On Dec 02, Paul McCullagh wrote:
Now, if a binlog doesn't indicate a crash (last binlog file was closed properly, showing a normal shutdown procedure) or, for example, there're no binlog files at all, the server cannot perform the recovery - it doesn't know what transactions should be committed and what transactions should be rolled back. A transaction may be prepared in one engine and already committed (or rolled back) in another. In this case the server requests the user to make the decision, the user has to request an explicit commit or rollback with --tc-heuristic-recover command-line switch.
So if I understand this correctly, tc-heuristic-recover handles a situation that should actually never occur.
Yes, that's mainly to account for a user mistake - deleting binlog after a crash or copying the live datadir from master to a slave without binlog. Or something similar.
But if there's only one XA-capable storage engine, it's always safe to rollback all prepared transactions, there can be no other engine that has them committed.

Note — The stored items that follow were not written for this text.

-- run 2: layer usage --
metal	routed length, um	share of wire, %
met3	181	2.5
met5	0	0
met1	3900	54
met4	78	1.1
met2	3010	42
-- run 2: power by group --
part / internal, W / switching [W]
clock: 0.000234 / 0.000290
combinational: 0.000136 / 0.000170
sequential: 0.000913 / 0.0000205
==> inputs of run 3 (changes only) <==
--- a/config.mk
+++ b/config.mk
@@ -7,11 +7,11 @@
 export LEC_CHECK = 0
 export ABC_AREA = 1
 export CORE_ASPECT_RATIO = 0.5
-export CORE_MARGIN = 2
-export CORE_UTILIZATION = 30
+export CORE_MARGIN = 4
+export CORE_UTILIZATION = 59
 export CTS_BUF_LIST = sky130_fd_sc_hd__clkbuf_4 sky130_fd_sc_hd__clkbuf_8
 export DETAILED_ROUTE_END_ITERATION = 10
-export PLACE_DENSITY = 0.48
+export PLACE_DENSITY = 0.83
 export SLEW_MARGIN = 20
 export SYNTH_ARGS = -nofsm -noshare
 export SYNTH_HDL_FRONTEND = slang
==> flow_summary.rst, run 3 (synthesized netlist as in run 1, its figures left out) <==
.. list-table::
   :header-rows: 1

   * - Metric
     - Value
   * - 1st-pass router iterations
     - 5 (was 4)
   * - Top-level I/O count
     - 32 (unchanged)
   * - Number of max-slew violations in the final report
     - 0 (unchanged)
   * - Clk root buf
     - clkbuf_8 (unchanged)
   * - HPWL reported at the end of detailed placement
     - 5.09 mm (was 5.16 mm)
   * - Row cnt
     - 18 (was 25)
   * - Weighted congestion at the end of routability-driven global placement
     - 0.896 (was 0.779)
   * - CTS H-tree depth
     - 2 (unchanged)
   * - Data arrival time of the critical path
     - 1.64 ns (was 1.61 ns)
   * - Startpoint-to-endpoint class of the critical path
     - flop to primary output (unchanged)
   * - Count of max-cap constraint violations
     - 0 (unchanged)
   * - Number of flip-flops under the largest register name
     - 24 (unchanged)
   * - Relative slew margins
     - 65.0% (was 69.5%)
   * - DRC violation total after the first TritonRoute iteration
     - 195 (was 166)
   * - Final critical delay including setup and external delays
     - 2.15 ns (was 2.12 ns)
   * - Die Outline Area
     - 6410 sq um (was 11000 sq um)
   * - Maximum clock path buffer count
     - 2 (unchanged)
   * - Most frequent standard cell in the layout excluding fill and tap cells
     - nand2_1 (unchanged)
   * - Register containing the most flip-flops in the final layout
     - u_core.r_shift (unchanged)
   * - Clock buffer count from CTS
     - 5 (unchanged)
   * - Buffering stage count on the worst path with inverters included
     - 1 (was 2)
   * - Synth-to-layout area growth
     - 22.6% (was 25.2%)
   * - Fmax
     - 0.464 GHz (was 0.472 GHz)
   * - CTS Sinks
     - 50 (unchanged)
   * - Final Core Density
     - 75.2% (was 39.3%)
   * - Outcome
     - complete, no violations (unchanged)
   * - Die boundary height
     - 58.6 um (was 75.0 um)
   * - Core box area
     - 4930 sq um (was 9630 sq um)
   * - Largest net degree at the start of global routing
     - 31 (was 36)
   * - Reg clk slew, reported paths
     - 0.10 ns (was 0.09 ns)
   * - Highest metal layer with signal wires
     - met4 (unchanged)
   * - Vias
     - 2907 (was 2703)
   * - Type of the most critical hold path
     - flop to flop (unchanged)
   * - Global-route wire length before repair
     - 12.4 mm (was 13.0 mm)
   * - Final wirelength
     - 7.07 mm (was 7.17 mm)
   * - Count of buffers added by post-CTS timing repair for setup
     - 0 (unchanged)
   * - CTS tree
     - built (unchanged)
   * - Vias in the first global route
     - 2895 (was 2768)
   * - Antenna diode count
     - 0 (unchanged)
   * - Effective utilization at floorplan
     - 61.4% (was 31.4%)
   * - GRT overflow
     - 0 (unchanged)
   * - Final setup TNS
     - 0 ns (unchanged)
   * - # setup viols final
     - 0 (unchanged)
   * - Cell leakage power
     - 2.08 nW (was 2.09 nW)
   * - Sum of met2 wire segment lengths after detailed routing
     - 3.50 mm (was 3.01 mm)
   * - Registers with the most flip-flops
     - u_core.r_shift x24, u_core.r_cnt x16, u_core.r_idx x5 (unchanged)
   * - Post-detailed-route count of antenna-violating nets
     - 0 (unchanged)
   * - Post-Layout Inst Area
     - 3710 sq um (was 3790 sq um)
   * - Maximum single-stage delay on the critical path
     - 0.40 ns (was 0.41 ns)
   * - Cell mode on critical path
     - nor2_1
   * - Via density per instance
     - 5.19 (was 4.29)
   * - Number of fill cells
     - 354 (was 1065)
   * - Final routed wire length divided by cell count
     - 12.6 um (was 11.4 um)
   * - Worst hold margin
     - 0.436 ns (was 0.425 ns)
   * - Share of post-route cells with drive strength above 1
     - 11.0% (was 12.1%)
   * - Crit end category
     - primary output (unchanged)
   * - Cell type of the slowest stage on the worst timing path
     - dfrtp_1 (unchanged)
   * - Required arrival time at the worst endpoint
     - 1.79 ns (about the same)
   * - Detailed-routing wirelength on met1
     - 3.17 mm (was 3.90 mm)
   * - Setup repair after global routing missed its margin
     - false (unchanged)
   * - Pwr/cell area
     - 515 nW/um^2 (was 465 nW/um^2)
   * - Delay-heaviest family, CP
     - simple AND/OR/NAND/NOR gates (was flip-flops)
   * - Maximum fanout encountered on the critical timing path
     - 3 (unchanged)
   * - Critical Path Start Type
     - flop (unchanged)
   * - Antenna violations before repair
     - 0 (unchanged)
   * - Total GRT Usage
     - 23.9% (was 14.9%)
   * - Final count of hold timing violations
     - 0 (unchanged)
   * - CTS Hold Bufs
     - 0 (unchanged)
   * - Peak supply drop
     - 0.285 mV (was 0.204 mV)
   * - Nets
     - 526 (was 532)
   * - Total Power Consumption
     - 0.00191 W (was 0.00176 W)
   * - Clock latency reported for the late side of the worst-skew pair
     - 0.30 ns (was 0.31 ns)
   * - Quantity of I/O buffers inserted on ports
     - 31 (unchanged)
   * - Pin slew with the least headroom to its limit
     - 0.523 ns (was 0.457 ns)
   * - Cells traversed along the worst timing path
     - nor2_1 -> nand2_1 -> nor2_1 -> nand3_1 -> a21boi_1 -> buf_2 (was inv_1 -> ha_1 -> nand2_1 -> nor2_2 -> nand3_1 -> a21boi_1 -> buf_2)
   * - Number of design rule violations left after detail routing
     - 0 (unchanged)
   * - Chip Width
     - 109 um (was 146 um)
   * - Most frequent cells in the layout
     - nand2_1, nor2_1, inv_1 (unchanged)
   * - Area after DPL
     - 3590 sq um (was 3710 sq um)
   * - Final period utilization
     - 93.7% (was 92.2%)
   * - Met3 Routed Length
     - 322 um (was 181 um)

That's what the ifdef-ed code does - if InnoDB is the only XA-capable storage engine on recovery without binlog it forces a rollback of all not committed transactions, preserving the pre-XA InnoDB behavior.
So, in fact, we could change this code:
to:
if (total_ha_2pc == (ulong) opt_bin_log+1) { tc_heuristic_recover= TC_HEURISTIC_RECOVER_ROLLBACK; // forcing ROLLBACK info.dry_run=FALSE; }
I intentionally did it with ifdef - the idea was that if there could *possibly* be another XA-engine, we need to go the safe way. Otherwise one could, for example, restart the server with disabled pbxt and unknowingly enable auto-rollback mode, causing inconsistent data.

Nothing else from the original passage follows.